You still have to buy an fpga to run it, but you don't have to buy any particular fpga from any single particular vendor. It can be any fpga, including ones like ice40 which at least do not require any closed vendor software to program them.

This means also including theoretical future fpgas that are themselves some open hardware design that any fab could make to order, ie even more open than Lattice, like ordering a pcb is today.

Also, unlike any hardware cpu, a user can modify this cpu in whatever unknown unpredictable ways they might want. If I like this cpu, but I need to add a counter register or some weird tri-state interrupt line or magic instruction, or ... lets try a real idea, how about make the cpu hide it's activity from external analysis for security reasons, by making the cpu always be eecuting some sort of instruction at all times, no no-op (no-op becomes rand-op).
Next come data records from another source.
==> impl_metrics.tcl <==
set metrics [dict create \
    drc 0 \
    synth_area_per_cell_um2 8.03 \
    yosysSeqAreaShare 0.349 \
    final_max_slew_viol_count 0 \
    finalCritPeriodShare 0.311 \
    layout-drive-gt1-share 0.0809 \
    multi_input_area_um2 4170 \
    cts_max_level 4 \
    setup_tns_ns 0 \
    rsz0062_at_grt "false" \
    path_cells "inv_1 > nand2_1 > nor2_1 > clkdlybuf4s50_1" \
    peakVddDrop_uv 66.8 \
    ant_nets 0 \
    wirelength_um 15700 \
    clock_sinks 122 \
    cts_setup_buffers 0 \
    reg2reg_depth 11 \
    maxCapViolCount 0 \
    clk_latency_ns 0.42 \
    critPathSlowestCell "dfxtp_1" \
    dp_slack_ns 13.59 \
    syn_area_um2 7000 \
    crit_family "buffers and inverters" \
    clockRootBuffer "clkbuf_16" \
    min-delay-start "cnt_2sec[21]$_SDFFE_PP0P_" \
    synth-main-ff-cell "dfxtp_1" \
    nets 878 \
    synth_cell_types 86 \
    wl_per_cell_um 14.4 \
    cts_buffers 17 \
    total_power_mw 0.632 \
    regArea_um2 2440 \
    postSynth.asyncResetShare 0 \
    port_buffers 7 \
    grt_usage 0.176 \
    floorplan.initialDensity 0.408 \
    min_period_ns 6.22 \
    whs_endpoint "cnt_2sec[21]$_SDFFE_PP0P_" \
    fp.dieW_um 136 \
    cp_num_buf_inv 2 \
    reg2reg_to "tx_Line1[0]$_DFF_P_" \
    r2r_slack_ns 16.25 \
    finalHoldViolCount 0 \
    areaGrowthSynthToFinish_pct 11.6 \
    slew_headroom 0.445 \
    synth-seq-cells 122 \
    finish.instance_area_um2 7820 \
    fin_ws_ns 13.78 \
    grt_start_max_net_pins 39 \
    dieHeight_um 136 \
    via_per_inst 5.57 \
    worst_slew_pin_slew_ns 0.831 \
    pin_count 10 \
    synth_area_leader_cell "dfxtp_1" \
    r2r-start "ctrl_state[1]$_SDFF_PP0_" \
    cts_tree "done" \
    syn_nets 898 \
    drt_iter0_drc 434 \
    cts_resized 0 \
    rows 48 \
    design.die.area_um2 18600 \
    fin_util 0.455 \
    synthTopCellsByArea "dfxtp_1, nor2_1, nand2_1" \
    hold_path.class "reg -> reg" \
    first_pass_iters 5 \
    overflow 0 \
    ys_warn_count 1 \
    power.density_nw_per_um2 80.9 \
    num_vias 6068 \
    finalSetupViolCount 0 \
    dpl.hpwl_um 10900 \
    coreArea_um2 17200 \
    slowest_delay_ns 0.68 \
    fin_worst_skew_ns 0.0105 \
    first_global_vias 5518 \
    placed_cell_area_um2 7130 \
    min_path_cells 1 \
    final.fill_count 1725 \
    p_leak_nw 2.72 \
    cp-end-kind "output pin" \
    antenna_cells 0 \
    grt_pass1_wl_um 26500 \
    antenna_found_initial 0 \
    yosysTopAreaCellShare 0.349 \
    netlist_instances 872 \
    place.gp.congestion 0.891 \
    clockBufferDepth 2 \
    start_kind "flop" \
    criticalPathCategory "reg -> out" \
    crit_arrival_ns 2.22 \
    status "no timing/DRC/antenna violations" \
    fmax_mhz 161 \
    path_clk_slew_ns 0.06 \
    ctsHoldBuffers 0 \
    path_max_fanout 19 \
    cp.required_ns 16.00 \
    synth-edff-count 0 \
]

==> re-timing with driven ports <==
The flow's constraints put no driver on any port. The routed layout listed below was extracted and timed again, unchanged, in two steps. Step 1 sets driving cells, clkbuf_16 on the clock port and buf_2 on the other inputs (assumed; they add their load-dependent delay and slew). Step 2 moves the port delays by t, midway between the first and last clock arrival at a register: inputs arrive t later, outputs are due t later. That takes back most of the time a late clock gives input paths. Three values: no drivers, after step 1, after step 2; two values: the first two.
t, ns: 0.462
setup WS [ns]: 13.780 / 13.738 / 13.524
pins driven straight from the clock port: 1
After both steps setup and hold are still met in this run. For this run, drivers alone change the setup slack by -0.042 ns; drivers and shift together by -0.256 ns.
From an optimization exercise on the open Yosys and OpenROAD flow, aimed at small area and a short achievable clock period; shortcuts taken in it are not production practice. Only simulation tests tie the RTL to the original design; equivalence was not proved. Power is estimated from default activity; no workload was simulated.

main:
## processador
module processador(clk, iin, resetn, outProcessador);
input clk, resetn;
input [15:0] iin;
output [15:0] outProcessador;
reg [1:0] cont;
reg [2:0] hop;           
reg [7:0] sel;           
reg [15:0] X, Y;
wire [2:0] op = iin[15:13];
wire [2:0] rx = iin[12:10];
wire [2:0] ry = iin[9:7];
wire c0 = (cont == 2'd0);
wire c3 = (cont == 2'd3);
wire rep = (op == 3'b011) || (op == 3'b110);
always @(posedge clk) begin
	if (!resetn) cont <= 2'd0;
	else cont <= cont + 2'd1;
end
always @(posedge clk) begin
	if (!resetn) hop <= 3'b000;
	else if (c0 && !rep) hop <= op;
end
wire [7:0] rx_oh = 8'd1 << rx;
wire [7:0] ry_oh = 8'd1 << ry;
always @(posedge clk)
	sel <= c0 ? ry_oh : rx_oh;
wire [7:0] rsel = c0 ? rx_oh : sel;
wire [15:0] rq [0:7];
genvar g;
generate for (g = 0; g < 8; g = g + 1) begin : R
	reg [15:0] q;
	always @(posedge clk)
		if (c3 && resetn && sel[g]) q <= X;
	assign rq[g] = q;
end endgenerate
wire [15:0] rd = ({16{rsel[0]}} & rq[0]) | ({16{rsel[1]}} & rq[1]) |
                 ({16{rsel[2]}} & rq[2]) | ({16{rsel[3]}} & rq[3]) |
                 ({16{rsel[4]}} & rq[4]) | ({16{rsel[5]}} & rq[5]) |
                 ({16{rsel[6]}} & rq[6]) | ({16{rsel[7]}} & rq[7]);
wire h_sub = (hop == 3'b001);
wire h_nan = (hop == 3'b010);
wire h_ldi = (hop == 3'b101);
wire h_mov = hop[2] & ~h_ldi;       
wire go = (cont == 2'd1);
reg k_inv, k_sub, k_nan, k_ldi, k_pass;
always @(posedge clk) begin
	k_inv  <= c0 & (rep ? h_sub : (op == 3'b001));
	k_sub  <= go & h_sub;
	k_nan  <= go & h_nan;
	k_ldi  <= go & h_ldi;
	k_pass <= ~go | h_mov;
end
wire [15:0] imm = {{6{iin[9]}}, iin[9:0]};
wire [15:0] sum = X + Y;
reg [15:0] alu;
always @(*) begin
	if (k_pass) alu = Y ^ {16{k_inv}};
	else if (k_ldi) alu = imm;
	else if (k_nan) alu = ~(X & Y);
	else alu = sum ^ {16{k_sub}};
end
always @(posedge clk) begin
	Y <= rd;
	X <= alu;
end
assign outProcessador = X;
endmodule
Size in the first run: ~550 cells after synthesis, about 180 flip-flops, roughly 34 I/O pins.
==> flow/config.mk <==
export PLATFORM = sky130hd
export DESIGN_NAME = processador
export DESIGN_NICKNAME = processador
export VERILOG_FILES = /design/flow/design.v
export SDC_FILE = /design/flow/constraint.sdc
export NUM_CORES = 4
export LEC_CHECK = 0
export ABC_CLOCK_PERIOD_IN_PS = 2500
export CAP_MARGIN = 20
export CORE_MARGIN = 2
export CORE_UTILIZATION = 40
export CTS_BUF_LIST = sky130_fd_sc_hd__clkbuf_8
export CTS_CLUSTER_SIZE = 20
export PLACE_DENSITY = 0.6
export SETUP_SLACK_MARGIN = 4.6
export SLEW_MARGIN = 20
==> flow/constraint.sdc <==
create_clock -name core_clock -period 7.0 [get_ports {clk}]
set_input_delay 1.4000 -clock core_clock [delete_from_list [all_inputs] [get_ports {clk}]]
set_output_delay 1.4000 -clock core_clock [all_outputs]
set_load 0.01 [all_outputs]
run.sh (not shown) runs the stock make flow with config.mk's settings and CLKGATE_MAP_FILE= SYNTH_SCRIPT=/design/flow/synth_recipe.tcl, a recipe that flattens the netlist after the stock synthesis.
#### Input delta (the feature branch over main)
Settings: CTS_CLUSTER_SIZE no longer set, was 20; CTS_BUF_LIST no longer set, was sky130_fd_sc_hd__clkbuf_8; TNS_END_PERCENT now 10, previously not set.
Results
Compared to main, the feature branch has power 3.3% higher. The feature branch vs. main: final estimated routing congestion in global placement now smaller; part of the total power dissipated in combinational logic now smaller; final standard cell utilization of the core now larger; power of the sequential group comparable; fraction of power consumed by the clock network now larger.
From an optimization exercise on the open Yosys and OpenROAD flow, aimed at small area; shortcuts taken in it are not production practice.
Function was checked by simulation only, so behaviour that the tests miss may differ from the original.
Power and IR drop assume default switching activity.

$ cat config.mk
export PLATFORM = sky130hd
export DESIGN_NAME = fir
export DESIGN_NICKNAME = fir
export VERILOG_FILES = /design/flow/design.v
export SDC_FILE = /design/flow/constraint.sdc
export NUM_CORES = 4
export LEC_CHECK = 0
export CAP_MARGIN = 20
export CORE_MARGIN = 2
export CORE_UTILIZATION = 40
export SLEW_MARGIN = 20
export SYNTH_HIERARCHICAL = 1
$ cat constraint.sdc
create_clock -name core_clock -period 12.0 [get_ports {clk}]
set_input_delay 2.4000 -clock core_clock [delete_from_list [all_inputs] [get_ports {clk}]]
set_output_delay 2.4000 -clock core_clock [all_outputs]
set_load 0.01 [all_outputs]
What follows belongs to an exercise in optimizing a design on an open flow for small area, a short achievable clock period and few clock cycles; a production flow would make more cautious choices.
No functional check of the RTL was part of this run.

==> design/flow/run.sh <==
#!/bin/bash
# synth_recipe.tcl (not shown) runs the flow's synth.tcl, then flattens the netlist and writes it again
# the make line also repeats each setting of config.mk as NAME=value (left out here)
make -C /OpenROAD-flow-scripts/flow DESIGN_CONFIG=/design/flow/config.mk WORK_HOME=/design/flow/orfs CLKGATE_MAP_FILE= SYNTH_SCRIPT=/design/flow/synth_recipe.tcl finish
==> design/flow/config.mk <==
export PLATFORM = sky130hd
export DESIGN_NAME = JAM
export DESIGN_NICKNAME = JAM
export VERILOG_FILES = /design/flow/design.v
export SDC_FILE = /design/flow/constraint.sdc
export NUM_CORES = 4
export LEC_CHECK = 0
export CAP_MARGIN = 20
export CORE_MARGIN = 2
export CORE_UTILIZATION = 40
export PLACE_DENSITY = 0.6
export SLEW_MARGIN = 20
==> design/flow/constraint.sdc <==
create_clock -name core_clock -period 5.0 [get_ports {CLK}]
set_input_delay 1.0000 -clock core_clock [delete_from_list [all_inputs] [get_ports {CLK}]]
set_output_delay 1.0000 -clock core_clock [all_outputs]
set_load 0.01 [all_outputs]
==> design/flow/design.v <==
module JAM (
input CLK,
input RST,
output reg [2:0] W,
output reg [2:0] J,
input [6:0] Cost,
output reg [3:0] MatchCount,
output reg [9:0] MinCost,
output reg Valid );
localparam S_SCAN  = 3'd0;
localparam S_TRANS = 3'd1;
localparam S_UPD   = 3'd2;
localparam S_AUG   = 3'd3;
localparam S_BMP   = 3'd4;
localparam S_DFS   = 3'd5;
localparam S_IDLE  = 3'd6;
reg [2:0] st;
reg [2:0] i;                  
reg [7:0] u  [0:7];           
reg [6:0] nv [0:7];           
reg [6:0] m  [0:7];           
reg [7:0] minf;               
reg [2:0] way [0:7];          
reg [2:0] p  [0:7];           
reg [7:0] pv;                 
reg [7:0] used;               
reg [7:0] rv;                 
reg [63:0] bm;                
reg [9:0] s;                  
reg [6:0] mj;                 
reg       mjinf;
reg [6:0] bestm;
reg       bestinf;
reg [2:0] bestj;
reg [3:0] f;                  
function [3:0] first_zero;    
	input [7:0] msk;
	input [3:0] lo;
	integer k;
	begin
		first_zero = 4'd0;
		for (k = 7; k >= 0; k = k - 1)
			if (!msk[k] && k >= lo)
				first_zero = {1'b1, k[2:0]};
	end
endfunction
function [3:0] first_one;
	input [7:0] msk;
	integer k;
	begin
		first_one = 4'd0;
		for (k = 7; k >= 0; k = k - 1)
			if (msk[k])
				first_one = {1'b1, k[2:0]};
	end
endfunction
wire [9:0] key  = {3'd0, Cost} + s;
wire       kfin = (key[9:7] == 3'd0);
wire       klt  = key[6:0] < mj;
wire       kltb = key[6:0] < bestm;
wire       kupd = kfin & (mjinf | klt);
wire       better = kupd ? (bestinf | kltb) : (~mjinf & (bestinf | (mj < bestm)));
wire [3:0] nxt  = first_zero(used, {1'b0, J} + 4'd1);
wire [2:0] pb   = p[bestj];
wire [7:0] usedb = used | (8'd1 << bestj);
wire [3:0] fzb  = first_zero(usedb, 4'd0);
wire [3:0] fou  = first_one(used);
wire [3:0] forv = first_one(rv);
wire [3:0] jn   = first_one(used & ~(8'd1 << J));
wire [2:0] wr = way[J];
reg  [2:0] nxc;
integer k;
always @(*) begin
	nxc = 3'd0;
	for (k = 0; k < 8; k = k + 1)
		if (pv[k] && p[k] == wr)
			nxc = k[2:0];
end
wire [5:0] wjn = {W, J} + 6'd1;
wire [7:0] row  = bm[{W, 3'd0} +: 8];
wire [7:0] ge   = 8'hff << f[2:0];
wire [7:0] cand = row & ~used & (f[3] ? 8'd0 : ge);
wire [3:0] c1   = first_one(cand);
wire [2:0] Wm1  = W - 3'd1;
wire [2:0] sp   = way[Wm1];
reg  [2:0] uidx;
reg  [2:0] nidx;
reg        uzero;
always @(*) begin
	uidx = W;
	nidx = nxt[2:0];
	uzero = 1'b0;
	case (st)
	S_SCAN:  begin uidx = W;          nidx = nxt[2:0]; end
	S_TRANS: begin uidx = pb;         nidx = pv[bestj] ? fzb[2:0] : fou[2:0]; uzero = ~pv[bestj]; end
	S_UPD:   begin uidx = forv[2:0];  nidx = jn[2:0];  uzero = 1'b1; end
	S_AUG:   begin uidx = 3'd0;       nidx = 3'd0;     uzero = (i != 3'd7); end
	default: begin uidx = wjn[5:3];   nidx = wjn[2:0]; end
	endcase
end
wire [7:0] uport = u[uidx];
wire [6:0] nport = nv[nidx];
wire [6:0] mport = m[nidx];
wire [7:0] anew  = uport - {1'b0, bestm};
wire [7:0] sub   = (st == S_TRANS && pv[bestj]) ? anew : (uzero ? 8'd0 : uport);
wire [9:0] snext = {3'd0, nport} - {{2{sub[7]}}, sub};
always @(posedge CLK or posedge RST) begin
	if (RST) begin
		st <= S_SCAN;
		i <= 3'd0;
		W <= 3'd0;
		J <= 3'd0;
		s <= 10'd0;
		mj <= 7'd0;
		mjinf <= 1'b1;
		minf <= 8'hff;
		bestinf <= 1'b1;
		bestm <= 7'd0;
		bestj <= 3'd0;
		used <= 8'd0;
		rv <= 8'd0;
		pv <= 8'd0;
		f <= 4'd0;
		for (k = 0; k < 8; k = k + 1) begin
			u[k] <= 8'd0;
			nv[k] <= 7'd0;
		end
		MinCost <= 10'd0;
		MatchCount <= 4'd0;
		Valid <= 1'b0;
	end else begin
		case (st)
		S_SCAN: begin
			if (kupd) begin
				m[J] <= key[6:0];
				minf[J] <= 1'b0;
				way[J] <= W;
			end
			if (better) begin
				bestm <= kupd ? key[6:0] : mj;
				bestj <= J;
				bestinf <= 1'b0;
			end
			if (nxt[3]) begin
				J <= nxt[2:0];
				s <= snext;
				mj <= mport;
				mjinf <= minf[nxt[2:0]];
			end else
				st <= S_TRANS;
		end
		S_TRANS: begin
			bestinf <= 1'b1;
			if (pv[bestj]) begin
				u[pb] <= anew;
				rv[pb] <= 1'b1;
				used[bestj] <= 1'b1;
				W <= pb;
				J <= fzb[2:0];
				s <= snext;
				mj <= mport;
				mjinf <= minf[fzb[2:0]];
				st <= S_SCAN;
			end else begin
				MinCost <= MinCost + {3'd0, bestm};
				u[i] <= {1'b0, bestm};
				if (fou[3]) begin
					J <= fou[2:0];
					s <= snext;
					mj <= mport;
					st <= S_UPD;
				end else begin
					J <= bestj;
					st <= S_AUG;
				end
			end
		end
		S_UPD: begin
			u[forv[2:0]] <= uport + {1'b0, bestm};
			rv[forv[2:0]] <= 1'b0;
			nv[J] <= s[6:0] + bestm - mj;
			used[J] <= 1'b0;
			if (jn[3]) begin
				J <= jn[2:0];
				s <= snext;
				mj <= mport;
			end else begin
				J <= bestj;
				st <= S_AUG;
			end
		end
		S_AUG: begin
			p[J] <= wr;
			pv[J] <= 1'b1;
			if (wr == i) begin
				i <= i + 3'd1;
				minf <= 8'hff;
				mjinf <= 1'b1;
				J <= 3'd0;
				s <= snext;
				if (i == 3'd7) begin
					W <= 3'd0;
					st <= S_BMP;
				end else begin
					W <= i + 3'd1;
					st <= S_SCAN;
				end
			end else
				J <= nxc;
		end
		S_BMP: begin
			bm[{W, J}] <= (key == 10'd0);
			{W, J} <= wjn;
			s <= snext;
			if ({W, J} == 6'd63) begin
				f <= 4'd0;
				st <= S_DFS;
			end
		end
		S_DFS: begin
			if (c1[3] && W != 3'd7) begin
				way[W] <= c1[2:0];
				used[c1[2:0]] <= 1'b1;
				W <= W + 3'd1;
				f <= 4'd0;
			end else begin
				if (c1[3])
					MatchCount <= MatchCount + 4'd1;
				if (W == 3'd0) begin
					Valid <= 1'b1;
					st <= S_IDLE;
				end else begin
					W <= Wm1;
					used[sp] <= 1'b0;
					f <= {1'b0, sp} + 4'd1;
				end
			end
		end
		default: ;
		endcase
	end
end
endmodule
What follows belongs to an exercise in optimizing a design on an open flow for small area and a short achievable clock period; a production flow would make more cautious choices. Only simulation tests tie the RTL to the original design; equivalence was not proved. Power and IR drop assume default switching activity.

### flow/design.v
module alu (
    input  logic [31:0] i_operand_a,
    input  logic [31:0] i_operand_b,
    input  logic [3:0]  i_alu_op,
    output logic [31:0] o_alu_data
);
    wire [3:0] op = i_alu_op;
    wire sub    = (op == 4'd1) | (op == 4'd2) | (op == 4'd3);
    wire s_sum  = (op == 4'd0) | (op == 4'd1) | (op >= 4'd10);
    wire s_slt  = (op == 4'd2);
    wire s_sltu = (op == 4'd3);
    wire s_xor  = (op == 4'd4);
    wire s_or   = (op == 4'd5);
    wire s_and  = (op == 4'd6);
    wire s_sh   = (op == 4'd7) | (op == 4'd8) | (op == 4'd9);
    wire [31:0] a  = i_operand_a;
    wire [31:0] bx = i_operand_b ^ {32{sub}};
    wire [31:0] p  = a ^ bx;
    wire [31:0] g  = a & bx;
    wire [33:0] s  = {1'b0, a, 1'b1} + {1'b0, bx, sub};
    wire [31:0] sum  = s[32:1];
    wire        cout = s[33];
    wire slt  = (a[31] ^ i_operand_b[31]) ? a[31] : sum[31];
    wire sltu = ~cout;
    wire        left  = (op == 4'd7);
    wire        arith = (op == 4'd9);
    logic [31:0] a_rev, sr_rev;
    always_comb for (int i = 0; i < 32; i++) a_rev[i] = a[31-i];
    wire [31:0] sh_in = left ? a_rev : a;
    wire [63:0] sh_x  = {{32{arith & a[31]}}, sh_in};
    wire [63:0] sr    = sh_x >> i_operand_b[4:0];
    always_comb for (int i = 0; i < 32; i++) sr_rev[i] = sr[31-i];
    wire [31:0] shout = left ? sr_rev : sr[31:0];
    assign o_alu_data = ({32{s_sum}} & sum)
                      | {31'd0, (s_slt & slt) | (s_sltu & sltu)}
                      | ({32{s_xor}} & (a ^ i_operand_b))
                      | ({32{s_or}} & (a | i_operand_b))
                      | ({32{s_and}} & (a & i_operand_b))
                      | ({32{s_sh}}  & shout);
endmodule
This design comes from an exercise in tuning for small area and a short achievable clock period on the open sky130 flow, not from production work. Where RTL was checked, it was by simulation tests only, not by an equivalence proof against the original. No functional check of the RTL was part of runs 1 and 2. Power is estimated from default activity; no workload was simulated.

**design/flow/flow/run.sh**
```bash
#!/bin/bash
# The standard layout (standard.sh) with two changes:
#  - the port buffers that placement inserts start as the smallest buffer;
#  - after the standard synthesis, combinational cells that abc sized up are set back to
#    drive strength 1 (same function and pins), before floorplan; the flow's repair steps
#    size up again the ones that need it. Registers are not touched.
set -euo pipefail
RES=$PWD/orfs/results/$FLOW_PLATFORM/MAC/base
ARGS=("BUFFER_PORTS_ARGS=-buffer_cell sky130_fd_sc_hd__buf_1")
bash standard.sh "${ARGS[@]}" $RES/1_2_yosys.v > synth.log 2>&1
python3 flow/downsize.py $RES/1_2_yosys.v > downsize.log 2>&1
bash standard.sh "${ARGS[@]}" finish > layout.log 2>&1
```
**design/flow/flow/downsize.py**
```python
# Set abc-upsized combinational cells of the synthesized netlist back to drive strength 1.
import re,sys,collections
path=sys.argv[1]
lib=open('/OpenROAD-flow-scripts/flow/platforms/sky130hd/lib/sky130_fd_sc_hd__tt_025C_1v80.lib').read()
cells=set(re.findall(r'cell \("(sky130_fd_sc_hd__\w+)"\)',lib))
KEEP=('df','dl','sdf','edf','conb','clk','tap','fill','decap','diode','buf','inv','lpflow','probe','ebuf','einv','mux2i')
v=open(path).read()
cnt=collections.Counter()
def sub(m):
    name,base,size=m.group(0),m.group(1),m.group(2)
    short=base.replace('sky130_fd_sc_hd__','')
    if size=='1' or any(short.startswith(k) for k in KEEP): return name
    new='%s_1'%base
    if new not in cells: return name
    cnt[name+' -> '+new]+=1
    return new
v2=re.sub(r'\b(sky130_fd_sc_hd__[a-z0-9]+)_(\d+)\b(?=\s+\S+\s*\()',sub,v)
open(path,'w').write(v2)
for k,n in sorted(cnt.items()): print(n,k)
```
**design/flow/standard.sh**
```bash
#!/bin/bash
# synth_recipe.tcl (not shown) runs the flow's synth.tcl, then flattens the netlist and writes it again
# the make line also repeats each setting of config.mk as NAME=value (left out here)
make -C /OpenROAD-flow-scripts/flow DESIGN_CONFIG=/design/flow/config.mk WORK_HOME=/design/flow/orfs CLKGATE_MAP_FILE= SYNTH_SCRIPT=/design/flow/synth_recipe.tcl "${@:-finish}"
```
**design/flow/config.mk**
```make
export PLATFORM = sky130hd
export DESIGN_NAME = MAC
export DESIGN_NICKNAME = MAC
export VERILOG_FILES = /design/flow/design.v
export SDC_FILE = /design/flow/constraint.sdc
export NUM_CORES = 4
export LEC_CHECK = 0
export CAP_MARGIN = 20
export CORE_MARGIN = 2
export CORE_UTILIZATION = 40
export SETUP_SLACK_MARGIN = 2.85
export SLEW_MARGIN = 20
export SYNTH_HIERARCHICAL = 1
export SYNTH_MINIMUM_KEEP_SIZE = 0
```
**design/flow/constraint.sdc**
```tcl
create_clock -name core_clock -period 5.5 [get_ports {clk}]
set_input_delay 1.1000 -clock core_clock [delete_from_list [all_inputs] [get_ports {clk}]]
set_output_delay 1.1000 -clock core_clock [all_outputs]
set_load 0.01 [all_outputs]
```
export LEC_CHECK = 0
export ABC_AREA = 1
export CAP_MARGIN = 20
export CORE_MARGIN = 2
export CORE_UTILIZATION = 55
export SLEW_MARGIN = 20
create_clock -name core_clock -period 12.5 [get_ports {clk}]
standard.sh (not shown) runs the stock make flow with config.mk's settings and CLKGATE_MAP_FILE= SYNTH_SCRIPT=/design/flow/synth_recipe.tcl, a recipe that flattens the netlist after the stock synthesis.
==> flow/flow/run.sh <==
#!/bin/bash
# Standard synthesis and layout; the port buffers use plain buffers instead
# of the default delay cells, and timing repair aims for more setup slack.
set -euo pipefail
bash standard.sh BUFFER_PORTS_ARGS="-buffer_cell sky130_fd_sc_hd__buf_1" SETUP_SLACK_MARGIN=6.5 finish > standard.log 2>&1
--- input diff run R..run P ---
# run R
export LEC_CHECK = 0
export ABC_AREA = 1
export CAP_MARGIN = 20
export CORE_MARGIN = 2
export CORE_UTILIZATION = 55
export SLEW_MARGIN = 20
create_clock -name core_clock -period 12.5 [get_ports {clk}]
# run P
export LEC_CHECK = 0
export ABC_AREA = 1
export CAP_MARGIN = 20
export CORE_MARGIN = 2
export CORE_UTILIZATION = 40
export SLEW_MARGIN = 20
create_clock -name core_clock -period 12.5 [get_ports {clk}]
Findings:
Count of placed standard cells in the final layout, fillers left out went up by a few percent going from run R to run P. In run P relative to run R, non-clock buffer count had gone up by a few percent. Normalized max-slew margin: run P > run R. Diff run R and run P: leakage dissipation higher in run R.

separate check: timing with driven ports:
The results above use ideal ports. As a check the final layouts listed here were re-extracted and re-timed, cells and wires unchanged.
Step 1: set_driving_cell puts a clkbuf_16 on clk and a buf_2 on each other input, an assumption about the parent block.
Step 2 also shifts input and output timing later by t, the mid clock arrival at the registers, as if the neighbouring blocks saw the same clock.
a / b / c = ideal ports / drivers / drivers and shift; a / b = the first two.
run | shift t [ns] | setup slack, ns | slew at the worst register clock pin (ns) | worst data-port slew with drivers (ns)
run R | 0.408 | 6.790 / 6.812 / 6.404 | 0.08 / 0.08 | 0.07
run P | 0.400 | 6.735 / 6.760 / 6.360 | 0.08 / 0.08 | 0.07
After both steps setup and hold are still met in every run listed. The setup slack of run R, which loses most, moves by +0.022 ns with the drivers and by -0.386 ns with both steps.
This burns power, but also this means you can not tell when it is decrypting an ssl packet. A user can do something unpredictably kooky like that the minute they merely have the idea or the wish. They don't have to beg Arm or Intel to make them a cpu that does it, or live without the odd thing they want.

It's a completely worthy project, whether or not it has any immediate commercial application.

As Mithro of SymbiFlow points out, you would be insane to use a proprietary vendor c compoler today. The open source ones have outclassed them all decades ago.

So it is with practically everything, whether it knows it yet or not, including in this case, cpu design.

I assume such projects to be worthy. When I don't understand why though, I discovered this question to be very valuable to ask.

Clearly, when people invest so much time in one project, they have a good reason (for them). Even when they are emulating an apollo guidance computer in minecraft redstone.

Jan Gray is, I think, more-or-less the Godfather of this approach. I especially enjoyed his Circuit Cellar 3-part series where he describes and builds the xr16 -- a 16-bit machine whose instruction set is designed to well-match the LUT capabilities of an FPGA. I implemented it, and with the LCC C compiler, I was able to run plenty of code. Start here: https://github.com/BigEd/XSOC-xr16/blob/master/doc/xsoc-talk... which is the presentation; then check out the rest of the repo doc: https://github.com/BigEd/XSOC-xr16/tree/master/doc and although it's not maintained these days, his old site is also useful: http://www.fpgacpu.org/xsoc/xr16.html for more modern stuff, see http://fpga.org/
Jan Gray is one of my heroes. I definitely look up to him, and I've enjoyed my interactions with him and the encouragement and advice he's offered me.